Among the lines of the data below, count those that hold the word "property". Answer with the number alone.

[Stored data]
- - -

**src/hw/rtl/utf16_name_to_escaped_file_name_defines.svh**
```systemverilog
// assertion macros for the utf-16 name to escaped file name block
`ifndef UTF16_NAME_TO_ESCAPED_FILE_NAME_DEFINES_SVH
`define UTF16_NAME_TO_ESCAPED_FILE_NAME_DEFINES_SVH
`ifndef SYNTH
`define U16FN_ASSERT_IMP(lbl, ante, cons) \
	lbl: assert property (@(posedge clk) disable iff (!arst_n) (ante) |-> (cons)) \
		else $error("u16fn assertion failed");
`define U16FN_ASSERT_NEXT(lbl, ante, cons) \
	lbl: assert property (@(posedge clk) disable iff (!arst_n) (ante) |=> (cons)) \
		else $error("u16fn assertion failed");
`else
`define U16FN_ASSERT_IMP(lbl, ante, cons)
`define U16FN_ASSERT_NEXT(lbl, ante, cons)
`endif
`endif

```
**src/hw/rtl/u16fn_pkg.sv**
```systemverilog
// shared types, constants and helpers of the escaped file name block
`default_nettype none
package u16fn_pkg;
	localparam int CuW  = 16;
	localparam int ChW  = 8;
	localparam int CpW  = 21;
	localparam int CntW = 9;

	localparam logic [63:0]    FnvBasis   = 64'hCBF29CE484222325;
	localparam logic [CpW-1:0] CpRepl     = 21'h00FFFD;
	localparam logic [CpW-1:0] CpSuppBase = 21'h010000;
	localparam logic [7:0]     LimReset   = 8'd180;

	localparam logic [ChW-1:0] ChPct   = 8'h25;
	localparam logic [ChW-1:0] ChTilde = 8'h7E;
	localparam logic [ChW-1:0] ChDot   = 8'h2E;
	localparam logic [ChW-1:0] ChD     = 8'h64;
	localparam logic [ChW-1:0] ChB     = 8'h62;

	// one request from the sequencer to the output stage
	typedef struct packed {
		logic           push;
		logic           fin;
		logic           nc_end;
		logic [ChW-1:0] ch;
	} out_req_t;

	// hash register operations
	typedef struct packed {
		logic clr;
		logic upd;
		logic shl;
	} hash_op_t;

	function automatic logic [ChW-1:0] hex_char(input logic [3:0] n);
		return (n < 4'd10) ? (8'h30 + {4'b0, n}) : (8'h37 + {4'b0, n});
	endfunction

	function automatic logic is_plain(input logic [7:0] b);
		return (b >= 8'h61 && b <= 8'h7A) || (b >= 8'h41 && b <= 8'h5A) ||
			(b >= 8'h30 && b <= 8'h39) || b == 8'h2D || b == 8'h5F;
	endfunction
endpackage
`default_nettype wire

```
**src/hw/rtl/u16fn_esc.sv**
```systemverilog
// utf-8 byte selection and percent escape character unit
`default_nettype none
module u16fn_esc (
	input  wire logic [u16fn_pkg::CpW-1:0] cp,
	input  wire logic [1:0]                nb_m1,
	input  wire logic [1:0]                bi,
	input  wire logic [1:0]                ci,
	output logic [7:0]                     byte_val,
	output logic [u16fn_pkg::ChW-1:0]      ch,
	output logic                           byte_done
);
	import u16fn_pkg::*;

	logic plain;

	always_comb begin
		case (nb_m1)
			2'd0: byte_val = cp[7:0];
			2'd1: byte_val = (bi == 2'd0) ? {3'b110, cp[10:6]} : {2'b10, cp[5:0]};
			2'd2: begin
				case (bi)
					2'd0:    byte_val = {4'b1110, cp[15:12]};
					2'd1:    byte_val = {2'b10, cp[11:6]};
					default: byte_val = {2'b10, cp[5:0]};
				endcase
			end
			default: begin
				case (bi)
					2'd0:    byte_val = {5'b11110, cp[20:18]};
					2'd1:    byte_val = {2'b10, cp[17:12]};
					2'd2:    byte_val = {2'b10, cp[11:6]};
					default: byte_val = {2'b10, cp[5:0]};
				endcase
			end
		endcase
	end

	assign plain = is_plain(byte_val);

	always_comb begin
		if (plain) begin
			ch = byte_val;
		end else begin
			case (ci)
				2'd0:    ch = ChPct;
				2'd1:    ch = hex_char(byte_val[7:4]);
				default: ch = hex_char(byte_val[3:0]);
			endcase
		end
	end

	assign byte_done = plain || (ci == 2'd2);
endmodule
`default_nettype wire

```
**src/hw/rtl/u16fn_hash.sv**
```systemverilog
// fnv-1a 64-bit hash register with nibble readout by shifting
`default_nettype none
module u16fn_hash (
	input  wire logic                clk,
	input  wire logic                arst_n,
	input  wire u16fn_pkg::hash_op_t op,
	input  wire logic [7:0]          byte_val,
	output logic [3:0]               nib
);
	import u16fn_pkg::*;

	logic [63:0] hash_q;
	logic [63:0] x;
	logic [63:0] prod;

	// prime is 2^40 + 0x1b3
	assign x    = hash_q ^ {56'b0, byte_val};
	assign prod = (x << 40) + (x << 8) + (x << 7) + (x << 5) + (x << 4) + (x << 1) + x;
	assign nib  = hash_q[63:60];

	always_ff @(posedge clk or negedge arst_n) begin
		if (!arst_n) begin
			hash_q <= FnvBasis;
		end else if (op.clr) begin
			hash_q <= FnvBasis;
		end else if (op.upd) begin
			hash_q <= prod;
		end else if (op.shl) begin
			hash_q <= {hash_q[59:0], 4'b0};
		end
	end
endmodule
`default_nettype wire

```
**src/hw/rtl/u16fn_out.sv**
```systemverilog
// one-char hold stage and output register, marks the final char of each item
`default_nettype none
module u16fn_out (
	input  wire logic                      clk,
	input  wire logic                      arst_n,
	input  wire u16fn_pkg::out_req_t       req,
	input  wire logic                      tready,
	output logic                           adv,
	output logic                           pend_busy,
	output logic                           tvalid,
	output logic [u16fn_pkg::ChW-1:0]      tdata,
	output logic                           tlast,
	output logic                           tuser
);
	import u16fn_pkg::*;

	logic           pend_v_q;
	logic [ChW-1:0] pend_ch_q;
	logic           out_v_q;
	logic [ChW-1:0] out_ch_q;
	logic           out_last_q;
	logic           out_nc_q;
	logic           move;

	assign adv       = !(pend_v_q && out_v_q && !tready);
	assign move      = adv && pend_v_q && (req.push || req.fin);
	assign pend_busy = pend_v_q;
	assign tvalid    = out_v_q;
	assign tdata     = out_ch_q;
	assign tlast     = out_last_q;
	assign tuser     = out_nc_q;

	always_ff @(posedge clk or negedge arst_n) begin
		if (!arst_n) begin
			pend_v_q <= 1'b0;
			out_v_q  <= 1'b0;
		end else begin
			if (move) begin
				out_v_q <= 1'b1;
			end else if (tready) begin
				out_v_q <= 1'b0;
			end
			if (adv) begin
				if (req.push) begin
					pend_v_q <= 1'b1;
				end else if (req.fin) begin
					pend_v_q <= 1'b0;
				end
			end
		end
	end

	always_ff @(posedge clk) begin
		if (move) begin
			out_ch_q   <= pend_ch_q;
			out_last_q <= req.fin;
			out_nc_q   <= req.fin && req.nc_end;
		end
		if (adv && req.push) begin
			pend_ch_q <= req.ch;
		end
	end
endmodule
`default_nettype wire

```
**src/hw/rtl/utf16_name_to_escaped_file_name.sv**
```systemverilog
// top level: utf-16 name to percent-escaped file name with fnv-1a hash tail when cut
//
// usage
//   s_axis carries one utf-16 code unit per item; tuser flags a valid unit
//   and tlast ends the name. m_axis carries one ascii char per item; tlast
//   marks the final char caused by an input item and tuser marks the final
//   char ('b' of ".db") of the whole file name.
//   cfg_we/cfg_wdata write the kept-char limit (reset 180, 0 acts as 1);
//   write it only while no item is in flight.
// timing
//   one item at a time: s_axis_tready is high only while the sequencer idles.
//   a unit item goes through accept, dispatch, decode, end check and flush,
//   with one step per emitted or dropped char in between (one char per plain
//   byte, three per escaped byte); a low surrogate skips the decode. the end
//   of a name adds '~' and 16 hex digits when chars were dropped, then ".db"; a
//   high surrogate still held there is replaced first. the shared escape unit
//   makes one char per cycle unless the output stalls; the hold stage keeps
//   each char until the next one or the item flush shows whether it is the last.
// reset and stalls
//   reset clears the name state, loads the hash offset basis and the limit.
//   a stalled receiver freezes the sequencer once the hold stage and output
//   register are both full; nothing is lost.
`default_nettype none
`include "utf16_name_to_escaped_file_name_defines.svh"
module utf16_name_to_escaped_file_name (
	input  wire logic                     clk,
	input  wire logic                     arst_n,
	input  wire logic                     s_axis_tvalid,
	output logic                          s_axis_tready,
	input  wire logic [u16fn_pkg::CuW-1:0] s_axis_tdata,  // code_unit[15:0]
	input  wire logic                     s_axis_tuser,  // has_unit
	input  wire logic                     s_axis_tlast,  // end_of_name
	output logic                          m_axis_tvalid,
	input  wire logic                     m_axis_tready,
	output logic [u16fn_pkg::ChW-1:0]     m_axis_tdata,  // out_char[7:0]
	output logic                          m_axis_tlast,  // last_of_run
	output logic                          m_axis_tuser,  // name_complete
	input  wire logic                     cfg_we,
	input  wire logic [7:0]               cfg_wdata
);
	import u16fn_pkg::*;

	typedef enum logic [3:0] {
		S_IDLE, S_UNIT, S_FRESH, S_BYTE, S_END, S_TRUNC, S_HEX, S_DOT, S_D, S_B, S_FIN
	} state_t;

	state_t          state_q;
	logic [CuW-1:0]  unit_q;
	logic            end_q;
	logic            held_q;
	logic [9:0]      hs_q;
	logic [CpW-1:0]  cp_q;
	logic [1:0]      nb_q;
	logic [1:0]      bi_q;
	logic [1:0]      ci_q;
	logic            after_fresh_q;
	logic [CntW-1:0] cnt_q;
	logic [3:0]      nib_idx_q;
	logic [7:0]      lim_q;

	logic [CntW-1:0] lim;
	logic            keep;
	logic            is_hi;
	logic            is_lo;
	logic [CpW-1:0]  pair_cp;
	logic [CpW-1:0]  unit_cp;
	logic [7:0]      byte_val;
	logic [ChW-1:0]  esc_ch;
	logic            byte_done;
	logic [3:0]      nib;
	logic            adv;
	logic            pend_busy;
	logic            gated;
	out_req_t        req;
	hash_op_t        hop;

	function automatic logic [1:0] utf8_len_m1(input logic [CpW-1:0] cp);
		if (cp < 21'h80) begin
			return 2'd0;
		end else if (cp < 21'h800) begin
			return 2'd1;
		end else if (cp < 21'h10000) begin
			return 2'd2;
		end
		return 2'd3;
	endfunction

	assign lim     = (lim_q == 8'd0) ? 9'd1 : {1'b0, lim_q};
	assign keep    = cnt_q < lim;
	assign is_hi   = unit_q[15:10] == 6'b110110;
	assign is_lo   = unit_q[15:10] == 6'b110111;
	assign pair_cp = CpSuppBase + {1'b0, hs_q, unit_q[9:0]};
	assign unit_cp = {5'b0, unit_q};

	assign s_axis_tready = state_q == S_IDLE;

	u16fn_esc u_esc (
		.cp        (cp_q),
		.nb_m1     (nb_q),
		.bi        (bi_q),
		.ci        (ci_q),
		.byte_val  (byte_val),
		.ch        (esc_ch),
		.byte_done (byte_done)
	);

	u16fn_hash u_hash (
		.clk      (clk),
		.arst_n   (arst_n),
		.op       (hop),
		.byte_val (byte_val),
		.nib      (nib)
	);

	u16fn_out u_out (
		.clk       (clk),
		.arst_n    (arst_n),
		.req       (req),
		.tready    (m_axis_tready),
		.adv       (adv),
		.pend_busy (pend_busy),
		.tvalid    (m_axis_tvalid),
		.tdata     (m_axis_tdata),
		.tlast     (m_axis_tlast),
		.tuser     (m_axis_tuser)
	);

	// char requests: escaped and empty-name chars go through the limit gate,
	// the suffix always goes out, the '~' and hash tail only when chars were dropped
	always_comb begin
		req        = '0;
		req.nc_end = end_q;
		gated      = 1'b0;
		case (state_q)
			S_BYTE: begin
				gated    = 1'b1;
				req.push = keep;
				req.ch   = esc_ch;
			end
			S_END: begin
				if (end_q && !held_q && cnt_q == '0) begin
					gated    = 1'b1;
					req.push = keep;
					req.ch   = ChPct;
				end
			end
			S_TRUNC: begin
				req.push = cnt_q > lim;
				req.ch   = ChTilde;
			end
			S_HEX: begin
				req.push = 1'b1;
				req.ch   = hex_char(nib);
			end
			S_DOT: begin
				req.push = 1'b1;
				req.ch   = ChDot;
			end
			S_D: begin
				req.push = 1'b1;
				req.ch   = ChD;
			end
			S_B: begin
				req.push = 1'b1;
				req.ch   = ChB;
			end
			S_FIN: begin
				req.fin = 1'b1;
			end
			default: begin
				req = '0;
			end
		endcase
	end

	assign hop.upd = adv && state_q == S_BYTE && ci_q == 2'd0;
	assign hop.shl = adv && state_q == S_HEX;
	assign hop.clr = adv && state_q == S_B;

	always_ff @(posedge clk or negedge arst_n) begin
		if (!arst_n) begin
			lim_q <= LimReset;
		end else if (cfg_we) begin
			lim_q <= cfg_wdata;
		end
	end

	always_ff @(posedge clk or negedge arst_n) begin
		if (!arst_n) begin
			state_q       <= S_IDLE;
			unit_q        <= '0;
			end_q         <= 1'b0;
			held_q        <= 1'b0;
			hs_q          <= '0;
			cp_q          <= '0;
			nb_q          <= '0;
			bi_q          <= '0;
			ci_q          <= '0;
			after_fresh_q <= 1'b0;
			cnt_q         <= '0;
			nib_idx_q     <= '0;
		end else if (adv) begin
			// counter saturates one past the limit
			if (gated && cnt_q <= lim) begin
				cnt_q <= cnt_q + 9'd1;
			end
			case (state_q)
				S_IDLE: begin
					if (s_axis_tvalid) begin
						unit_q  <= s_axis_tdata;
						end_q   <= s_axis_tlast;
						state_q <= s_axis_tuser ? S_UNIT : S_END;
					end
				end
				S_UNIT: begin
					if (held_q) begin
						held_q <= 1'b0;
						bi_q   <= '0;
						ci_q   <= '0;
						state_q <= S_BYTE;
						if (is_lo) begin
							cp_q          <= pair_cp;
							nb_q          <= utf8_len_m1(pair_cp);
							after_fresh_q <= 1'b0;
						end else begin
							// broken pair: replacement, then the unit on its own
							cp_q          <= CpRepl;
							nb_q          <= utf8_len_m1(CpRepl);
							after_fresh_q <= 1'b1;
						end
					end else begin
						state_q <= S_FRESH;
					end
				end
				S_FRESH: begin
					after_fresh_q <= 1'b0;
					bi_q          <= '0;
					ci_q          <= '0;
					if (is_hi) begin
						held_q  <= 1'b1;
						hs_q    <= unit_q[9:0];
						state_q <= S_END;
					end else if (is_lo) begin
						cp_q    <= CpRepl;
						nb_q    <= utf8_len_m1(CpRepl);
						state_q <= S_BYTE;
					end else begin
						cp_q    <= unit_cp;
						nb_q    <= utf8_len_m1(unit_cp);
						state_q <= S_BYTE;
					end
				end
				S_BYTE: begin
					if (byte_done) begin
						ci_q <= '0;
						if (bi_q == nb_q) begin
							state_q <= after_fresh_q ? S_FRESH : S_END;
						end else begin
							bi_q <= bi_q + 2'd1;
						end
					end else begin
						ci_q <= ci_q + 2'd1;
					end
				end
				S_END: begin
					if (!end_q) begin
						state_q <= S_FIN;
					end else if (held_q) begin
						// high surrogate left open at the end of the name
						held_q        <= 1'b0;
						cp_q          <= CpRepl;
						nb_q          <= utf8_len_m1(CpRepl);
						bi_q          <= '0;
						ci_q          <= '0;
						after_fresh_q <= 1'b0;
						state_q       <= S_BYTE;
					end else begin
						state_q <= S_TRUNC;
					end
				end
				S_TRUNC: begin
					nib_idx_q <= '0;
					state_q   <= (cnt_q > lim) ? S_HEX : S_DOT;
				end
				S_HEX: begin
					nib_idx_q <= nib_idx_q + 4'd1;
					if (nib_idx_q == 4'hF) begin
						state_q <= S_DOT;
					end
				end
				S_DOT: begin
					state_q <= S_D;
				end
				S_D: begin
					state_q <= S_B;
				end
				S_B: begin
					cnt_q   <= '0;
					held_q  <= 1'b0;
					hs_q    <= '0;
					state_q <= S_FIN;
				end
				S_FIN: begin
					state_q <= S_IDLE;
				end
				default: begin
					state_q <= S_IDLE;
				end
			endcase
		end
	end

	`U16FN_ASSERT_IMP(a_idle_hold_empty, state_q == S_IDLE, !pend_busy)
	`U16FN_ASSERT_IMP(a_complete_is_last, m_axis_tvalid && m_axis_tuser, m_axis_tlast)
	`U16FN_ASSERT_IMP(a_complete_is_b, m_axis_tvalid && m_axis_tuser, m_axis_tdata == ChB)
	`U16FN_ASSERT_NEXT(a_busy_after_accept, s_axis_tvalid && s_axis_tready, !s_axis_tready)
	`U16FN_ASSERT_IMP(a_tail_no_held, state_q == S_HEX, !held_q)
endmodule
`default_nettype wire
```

- - -

Result for this task.
2